START Data supplied

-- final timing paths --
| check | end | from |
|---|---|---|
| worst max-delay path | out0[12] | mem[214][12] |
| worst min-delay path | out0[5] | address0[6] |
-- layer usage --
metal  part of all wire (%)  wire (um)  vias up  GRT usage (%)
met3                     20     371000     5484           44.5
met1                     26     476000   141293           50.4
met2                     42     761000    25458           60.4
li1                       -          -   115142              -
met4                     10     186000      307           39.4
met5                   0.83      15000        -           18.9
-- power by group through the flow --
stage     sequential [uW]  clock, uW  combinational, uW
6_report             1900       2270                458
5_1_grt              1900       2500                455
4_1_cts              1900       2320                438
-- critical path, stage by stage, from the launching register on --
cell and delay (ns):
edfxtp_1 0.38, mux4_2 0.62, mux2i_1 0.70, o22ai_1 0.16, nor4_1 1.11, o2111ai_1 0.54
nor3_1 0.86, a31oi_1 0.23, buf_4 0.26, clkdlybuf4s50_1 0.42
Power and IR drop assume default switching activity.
File: config.mk
export PLATFORM = sky130hd
export DESIGN_NAME = TC_Ram8
export DESIGN_NICKNAME = TC_Ram8
export VERILOG_FILES = /design/flow/design.v
export SDC_FILE = /design/flow/constraint.sdc
export NUM_CORES = 4
export LEC_CHECK = 1
export CORE_UTILIZATION = 30
File: constraint.sdc
current_design TC_Ram8

set clk_period 13.3
set clk_io_pct 0.2

create_clock -name clk0 -period $clk_period [get_ports {clk}]

set non_clock_inputs [all_inputs -no_clocks]
set_input_delay [expr $clk_period * $clk_io_pct] -clock clk0 $non_clock_inputs
set_output_delay [expr $clk_period * $clk_io_pct] -clock clk0 [all_outputs]
<file path="flow/design.v">
package rv32i_types;
typedef enum bit [6:0] {
    op_lui   = 7'b0110111,  
    op_auipc = 7'b0010111,  
    op_jal   = 7'b1101111,  
    op_jalr  = 7'b1100111,  
    op_br    = 7'b1100011,  
    op_load  = 7'b0000011,  
    op_store = 7'b0100011,  
    op_imm   = 7'b0010011,  
    op_reg   = 7'b0110011,  
    op_csr   = 7'b1110011   
} rv32i_opcode;
typedef enum bit [2:0] {
    beq  = 3'b000,
    bne  = 3'b001,
    blt  = 3'b100,
    bge  = 3'b101,
    bltu = 3'b110,
    bgeu = 3'b111
} branch_funct3_t;
typedef enum bit [2:0] {
    lb  = 3'b000,
    lh  = 3'b001,
    lw  = 3'b010,
    lbu = 3'b100,
    lhu = 3'b101
} load_funct3_t;
typedef enum bit [2:0] {
    sb = 3'b000,
    sh = 3'b001,
    sw = 3'b010
} store_funct3_t;
typedef enum bit [2:0] {
    add  = 3'b000,  
    sll  = 3'b001,
    slt  = 3'b010,
    sltu = 3'b011,
    axor = 3'b100,
    sr   = 3'b101,  
    aor  = 3'b110,
    aand = 3'b111
} arith_funct3_t;
typedef enum bit [2:0] {
    alu_add = 3'b000,
    alu_sll = 3'b001,
    alu_sra = 3'b010,
    alu_sub = 3'b011,
    alu_xor = 3'b100,
    alu_srl = 3'b101,
    alu_or  = 3'b110,
    alu_and = 3'b111
} alu_ops;
typedef logic [31:0] rv32i_word;
typedef logic [4:0] rv32i_reg;
typedef logic [3:0] rv32i_mem_wmask;
typedef struct packed {
    rv32i_opcode opcode;
    alu_ops aluop;
    logic [2:0] regfilemux_sel;
    logic load_regfile;
    logic mem_write;
    logic mem_read;
    logic [1:0] pcmux_sel;
    logic cmpmux_sel;
    branch_funct3_t cmp_op;
    logic [1:0] alumux1_sel;
    logic [2:0] alumux2_sel;
	 logic [2:0] mdr_sel;
	 logic [3:0] mem_byte_enable;
	 logic is_branch;
	 logic is_jr;
} rv32i_control_word;
endpackage : rv32i_types
module global_predictor (
	input clk,
	input[31:0] read_pc,
	output logic prediction,
	input[31:0] write_pc,
	input	write,
	input write_value,
	output logic is_correct
);
logic [1:0] branch_history_table [255:0];  
logic [1:0] pattern_history_table [255:0];  
logic [7:0] global_history;
logic [7:0] read_idx, write_idx, read_pht_idx, write_pht_idx;
logic [1:0] read_history, write_history;
assign read_idx = read_pc[9:2];
assign write_idx = write_pc[9:2];
assign read_history = branch_history_table[read_idx];
assign write_history = branch_history_table[write_idx];
assign read_pht_idx = {read_pc[5:2], global_history[7:6], read_history[1:0]};
assign write_pht_idx = {write_pc[5:2], global_history[7:6], write_history[1:0]};
initial
begin
    for (int i = 0; i < $size(branch_history_table); i++) begin
        branch_history_table[i] = 2'b10;
    end
	 for (int i = 0; i < $size(pattern_history_table); i++) begin
        pattern_history_table[i] = 2'b10;
    end
	 global_history = 8'h0;
end
always_ff @(posedge clk)
begin
	if (write == 1) begin
		branch_history_table[write_idx] <= {write_value, branch_history_table[write_idx][1]};
		if(write_value && pattern_history_table[write_pht_idx] != 2'b11)begin
			pattern_history_table[write_pht_idx] <= pattern_history_table[write_pht_idx] + 2'b01;
		end
		if(!write_value && pattern_history_table[write_pht_idx] != 2'b00)begin
			pattern_history_table[write_pht_idx] <= pattern_history_table[write_pht_idx] - 2'b01;
		end
		global_history <= {write_value, global_history[7:1]};
   end
end
assign prediction = pattern_history_table[read_pht_idx][1];
assign is_correct = write_value == pattern_history_table[write_pht_idx][1];
endmodule: global_predictor
module local_predictor (
	input clk,
	input[31:0] read_pc,
	output logic prediction,
	input[31:0] write_pc,
	input	write,
	input write_value,
	output logic is_correct
);
logic [1:0] branch_history_table [255:0];  
logic [1:0] pattern_history_table [255:0];  
logic [7:0] read_idx, write_idx, read_pht_idx, write_pht_idx;
logic [1:0] read_history, write_history;
assign read_idx = read_pc[9:2];
assign write_idx = write_pc[9:2];
assign read_history = branch_history_table[read_idx];
assign write_history = branch_history_table[write_idx];
assign read_pht_idx = {read_pc[7:2], read_history[1:0]};
assign write_pht_idx = {write_pc[7:2], write_history[1:0]};
initial
begin
    for (int i = 0; i < $size(branch_history_table); i++) begin
        branch_history_table[i] = 2'b10;
    end
	 for (int i = 0; i < $size(pattern_history_table); i++) begin
        pattern_history_table[i] = 2'b10;
    end
end
always_ff @(posedge clk)
begin
	if (write == 1) begin
		branch_history_table[write_idx] <= {write_value, branch_history_table[write_idx][1]};
		if(write_value && pattern_history_table[write_pht_idx] != 2'b11)begin
			pattern_history_table[write_pht_idx] <= pattern_history_table[write_pht_idx] + 2'b01;
		end
		if(!write_value && pattern_history_table[write_pht_idx] != 2'b00)begin
			pattern_history_table[write_pht_idx] <= pattern_history_table[write_pht_idx] - 2'b01;
		end
   end
end
assign prediction = pattern_history_table[read_pht_idx][1];
assign is_correct = write_value == pattern_history_table[write_pht_idx][1];
endmodule: local_predictor
module tournament_predictor (
	input clk,
	input[31:0] read_pc,
	output logic prediction,
	input[31:0] write_pc,
	input	write,
	input write_value
);
logic global_prediction, local_prediction;
logic global_is_correct, local_is_correct;
logic [1:0] pattern_history_table [255:0];  
logic [7:0] read_idx, write_idx;
logic [1:0] read_history, write_history;
assign read_idx = read_pc[9:2];
assign write_idx = write_pc[9:2];
initial
begin
	 for (int i = 0; i < $size(pattern_history_table); i++) begin
        pattern_history_table[i] = 2'b10;
    end
end
always_ff @(posedge clk)
begin
	if (write == 1) begin
		if(global_is_correct && !local_is_correct && pattern_history_table[write_idx] != 2'b11)begin
			pattern_history_table[write_idx] <= pattern_history_table[write_idx] + 2'b01;
		end
		if(!global_is_correct && local_is_correct && pattern_history_table[write_idx] != 2'b00)begin
			pattern_history_table[write_idx] <= pattern_history_table[write_idx] - 2'b01;
		end
   end
end
global_predictor gp(
	.clk,
	.read_pc,
	.prediction(global_prediction),
	.is_correct(global_is_correct),
	.write_pc,
	.write,
	.write_value
);
local_predictor lp(
	.clk,
	.read_pc,
	.prediction(local_prediction),
	.is_correct(local_is_correct),
	.write_pc,
	.write,
	.write_value
);
assign prediction = pattern_history_table[read_idx][1] ? global_prediction : local_prediction;
endmodule: tournament_predictor
</file>
<file path="flow/design.v">
package rv32i_types;
typedef enum bit [6:0] {
    op_lui   = 7'b0110111,  
    op_auipc = 7'b0010111,  
    op_jal   = 7'b1101111,  
    op_jalr  = 7'b1100111,  
    op_br    = 7'b1100011,  
    op_load  = 7'b0000011,  
    op_store = 7'b0100011,  
    op_imm   = 7'b0010011,  
    op_reg   = 7'b0110011,  
    op_csr   = 7'b1110011   
} rv32i_opcode;
typedef enum bit [2:0] {
    beq  = 3'b000,
    bne  = 3'b001,
    blt  = 3'b100,
    bge  = 3'b101,
    bltu = 3'b110,
    bgeu = 3'b111
} branch_funct3_t;
typedef enum bit [2:0] {
    lb  = 3'b000,
    lh  = 3'b001,
    lw  = 3'b010,
    lbu = 3'b100,
    lhu = 3'b101
} load_funct3_t;
typedef enum bit [2:0] {
    sb = 3'b000,
    sh = 3'b001,
    sw = 3'b010
} store_funct3_t;
typedef enum bit [2:0] {
    add  = 3'b000,  
    sll  = 3'b001,
    slt  = 3'b010,
    sltu = 3'b011,
    axor = 3'b100,
    sr   = 3'b101,  
    aor  = 3'b110,
    aand = 3'b111
} arith_funct3_t;
typedef enum bit [2:0] {
    alu_add = 3'b000,
    alu_sll = 3'b001,
    alu_sra = 3'b010,
    alu_sub = 3'b011,
    alu_xor = 3'b100,
    alu_srl = 3'b101,
    alu_or  = 3'b110,
    alu_and = 3'b111
} alu_ops;
typedef logic [31:0] rv32i_word;
typedef logic [4:0] rv32i_reg;
typedef logic [3:0] rv32i_mem_wmask;
typedef struct packed {
    rv32i_opcode opcode;
    alu_ops aluop;
    logic [2:0] regfilemux_sel;
    logic load_regfile;
    logic mem_write;
    logic mem_read;
    logic [1:0] pcmux_sel;
    logic cmpmux_sel;
    branch_funct3_t cmp_op;
    logic [1:0] alumux1_sel;
    logic [2:0] alumux2_sel;
	 logic [2:0] mdr_sel;
	 logic [3:0] mem_byte_enable;
	 logic is_branch;
	 logic is_jr;
} rv32i_control_word;
endpackage : rv32i_types
module l2_array #(parameter width = 256)
(
    input clk,
    input write,
    input [3:0] index,
    input [width-1:0] datain,
    output logic [width-1:0] dataout
);
logic [width-1:0] data [15:0]  ;
initial
begin
    for (int i = 0; i < $size(data); i++)
    begin
        data[i] = 1'b0;
    end
end
always_ff @(posedge clk)
begin
    if (write == 1)
    begin
        data[index] = datain;
    end
end
assign dataout = data[index];
endmodule : l2_array
</file>
<file path="/design/flow/config.mk">
export PLATFORM = sky130hd
export DESIGN_NAME = array
export DESIGN_NICKNAME = array
export VERILOG_FILES = /design/flow/design.v
export SDC_FILE = /design/flow/constraint.sdc
export NUM_CORES = 4
export LEC_CHECK = 1
export CORE_UTILIZATION = 40
</file>
<file path="/design/flow/design.v">
package rv32i_types;
typedef enum bit [6:0] {
    op_lui   = 7'b0110111,  
    op_auipc = 7'b0010111,  
    op_jal   = 7'b1101111,  
    op_jalr  = 7'b1100111,  
    op_br    = 7'b1100011,  
    op_load  = 7'b0000011,  
    op_store = 7'b0100011,  
    op_imm   = 7'b0010011,  
    op_reg   = 7'b0110011,  
    op_csr   = 7'b1110011   
} rv32i_opcode;
typedef enum bit [2:0] {
    beq  = 3'b000,
    bne  = 3'b001,
    blt  = 3'b100,
    bge  = 3'b101,
    bltu = 3'b110,
    bgeu = 3'b111
} branch_funct3_t;
typedef enum bit [2:0] {
    lb  = 3'b000,
    lh  = 3'b001,
    lw  = 3'b010,
    lbu = 3'b100,
    lhu = 3'b101
} load_funct3_t;
typedef enum bit [2:0] {
    sb = 3'b000,
    sh = 3'b001,
    sw = 3'b010
} store_funct3_t;
typedef enum bit [2:0] {
    add  = 3'b000,  
    sll  = 3'b001,
    slt  = 3'b010,
    sltu = 3'b011,
    axor = 3'b100,
    sr   = 3'b101,  
    aor  = 3'b110,
    aand = 3'b111
} arith_funct3_t;
typedef enum bit [2:0] {
    alu_add = 3'b000,
    alu_sll = 3'b001,
    alu_sra = 3'b010,
    alu_sub = 3'b011,
    alu_xor = 3'b100,
    alu_srl = 3'b101,
    alu_or  = 3'b110,
    alu_and = 3'b111
} alu_ops;
typedef logic [31:0] rv32i_word;
typedef logic [4:0] rv32i_reg;
typedef logic [3:0] rv32i_mem_wmask;
typedef struct packed {
    rv32i_opcode opcode;
    alu_ops aluop;
    logic [2:0] regfilemux_sel;
    logic load_regfile;
    logic mem_write;
    logic mem_read;
    logic [1:0] pcmux_sel;
    logic cmpmux_sel;
    branch_funct3_t cmp_op;
    logic [1:0] alumux1_sel;
    logic [2:0] alumux2_sel;
	 logic [2:0] mdr_sel;
	 logic [3:0] mem_byte_enable;
	 logic is_branch;
	 logic is_jr;
} rv32i_control_word;
endpackage : rv32i_types
module array #(parameter width = 256)
(
    input clk,
    input write,
    input [2:0] index,
    input [width-1:0] datain,
    output logic [width-1:0] dataout
);
logic [width-1:0] data [7:0]  ;
initial
begin
    for (int i = 0; i < $size(data); i++)
    begin
        data[i] = 1'b0;
    end
end
always_ff @(posedge clk)
begin
    if (write == 1)
    begin
        data[index] = datain;
    end
end
assign dataout = data[index];
endmodule : array
</file>
<file path="/design/flow/constraint.sdc">
current_design array

set clk_period 24.5
set clk_io_pct 0.2

create_clock -name clk0 -period $clk_period [get_ports {clk}]

set non_clock_inputs [all_inputs -no_clocks]
set_input_delay [expr $clk_period * $clk_io_pct] -clock clk0 $non_clock_inputs
set_output_delay [expr $clk_period * $clk_io_pct] -clock clk0 [all_outputs]
</file>
<file path="/design/flow/run.sh">
#!/bin/bash
# OpenROAD 26Q1-2900-gdf79404cd8, Yosys 0.63+post, stock flow scripts
make -C /OpenROAD-flow-scripts/flow DESIGN_CONFIG=/design/flow/config.mk WORK_HOME=/design/flow/orfs finish
</file>
==> results.txt <==
run metrics: Post-synth ARST share 0, Detailed Place HPWL 102.8 mm, clock share of power 0.400, Num CTS Buffers 209, largest net degree at the start of global routing 101, Netlist Area Pre-Place 77510 µm², share of cells above drive strength 1 0.2534, min-delay worst type in2reg, CTS tree done, post-cts hold-fix buffer tally 0, Dominant flop cell edfxtp_1, Switching Fraction 0.2102, CP max FO 52, Int Pwr 5918 µW, Power Density 81.38 nW/µm², Worst slew margin 0.4569, Worst Path Required 19.60 ns, status complete, no violations, critical path launch point type input port, remaining global-route overflow 0, Leakage Power 0.02885 µW, Chip Height 442.2 µm, routed vias/inst 5.530, Layout Cells excl Fill 7072, Clock Tree Root clkbuf_16, first-pass GRT wire length 276.1 mm, combinational share of power 0.066, Max Clock Freq 0.07136 GHz, Tot GR Track Use 0.2091, Die W 442.2 µm, Fin. Hold Viols 0, Mapped Cells 3770, IO Count 517, worst slew pin tran 0.8102 ns, Seq pwr share 0.534, switching power total 1575 µW, max reg flops 2048, most frequent logic cell in the layout edfxtp_1, Post-Route Setup TNS 0 ns, Final ANT Viol Nets 0, Detailed Route WL 188.4 mm, H-tree Lvls 4, CP arrival 9.11 ns, worst vdd ir 0.00008171 V, initial antenna violation count 47, Fillers 15.63k, Cell Type Count 27, FP Rows 161, core area 192600 µm², DR DRC count 0, detailed-route via count 39.11k, Yosys reg bits 2048, max_cap viols 0, RSZ-0062 raised after global routing no, min Tclk post-route 14.01 ns, DRT Pass-1 Iters 8, Die ar. 195500 µm², number of enable flip-flop cells 2048, syn avg cell area 20.56 µm², per-cell routed wire length 26.64 µm, P&R area growth vs syn 18.80%, Slew Limit Fails 0, vias in the first global route 41.17k, yosys stat area 77510 µm², Reg clk slew, reported paths 0.06 ns, kind of critical path in2out, # placed instances 6675, Top Layout Cells 2048 x edfxtp_1, 668 x mux2_2, 513 x clkdlybuf4s50_1, 286 x a22oi_1, 212 x clkbuf_16, Final Setup Violations 0, Initial Utilization 0.4025, GPL Wtd Cong 0.8284, register share after synthesis 0.7934, element type at the critical path end output port, CTS sink cnt 2048, Yosys Instances 3770, Synth Warn # 1, initial DRC count 2653, postcts setup bufs 0, Port Buf Inserts 516, OpenROAD warnings 29, cycle use final 0.5720, post-cts resize count 0, Clock Path Buffers 3
critical path, cell delays in order:
cell and delay [ns]:
buf_8 0.31, buf_4 0.56, buf_4 0.59, buf_4 0.68, buf_4 0.64, mux2_2 0.41
a222oi_1 0.24, o21ai_1 0.18, clkdlybuf4s50_1 0.45
cells by family after synthesis:
kind of cell           synth area share
buffers and inverters           0.01534
DFF                              0.7934
and+or+nand+nor                0.005182
muxes                            0.1258
AOI/OAI and AO/OA               0.06024
path summary, 6_finish.rpt:
check,startpoint,to,cells past startpoint
setup / recovery,index[0],dataout[230],9
hold / removal,datain[31],data[0][31]$_DFFE_PP_,1
metrics by stage:
stage          utilization  cell area [µm²]  worst slack [ns]  hold slack [ns]  power, µW
3_3_place_gp        0.4446            85630             10.55            5.627       4571
3_5_place_dp        0.4446            85630             10.46            5.641       4578
2_1_floorplan            -            77510            0.3856            4.999       4318
4_1_cts             0.4779            92030             10.45            4.710       7572
6_report            0.4782            92080             10.49            4.784       7493
5_1_grt             0.4781            92070             10.21            4.755       7738
synth_stat cells, drive strengths merged (2+ instances only):
library cell / count / area share
a221oi: 2 / 0.00023
a222oi: 127 / 0.016
a22oi: 286 / 0.028
and3: 4 / 0.00032
buf: 138 / 0.011
clkbuf: 97 / 0.0047
edfxtp: 2048 / 0.79
inv: 2 / 0.000097
mux2: 669 / 0.097
mux4: 98 / 0.029
nand2: 79 / 0.0038
nor2b: 4 / 0.00032
nor3: 5 / 0.00039
o211ai: 79 / 0.0077
o21ai: 128 / 0.0083
power groups by stage:
| stage | logic (µW) | registers, µW | clock network, µW |
|---|---|---|---|
| after CTS | 510 | 4000 | 3060 |
| after global routing | 534 | 4010 | 3200 |
| final | 498 | 4000 | 3000 |
metal layers:
layer	up-vias	GRT usage	share of wire
met5	-	0.0007326	0.00066
met3	333	0.08184	0.084
met2	1706	0.3300	0.51
li1	16989	-	-
met1	20061	0.2897	0.37
met4	16	0.05951	0.034
final cells by class:
type / instances / area [µm²] / area share
inverter: 2 / 7.507 / 0.00008153
timing repair buffer: 614 / 6053 / 0.06574
clock inverter: 99 / 852.1 / 0.009253
antenna: 19 / 47.55 / 0.0005163
clock buffer: 279 / 5557 / 0.06034
sequential: 2048 / 61500 / 0.6679
tap: 2526 / 3161 / 0.03432
multi-input combinational: 1485 / 14910 / 0.1619
No activity file was given, so power comes from the tool's default toggle rates.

END Data supplied

• [What is required]
Among the records above, find the lines where the word "usage" appears and copy them.

• [Answer to this task]
-- layer usage --
metal  part of all wire (%)  wire (um)  vias up  GRT usage (%)
layer	up-vias	GRT usage	share of wire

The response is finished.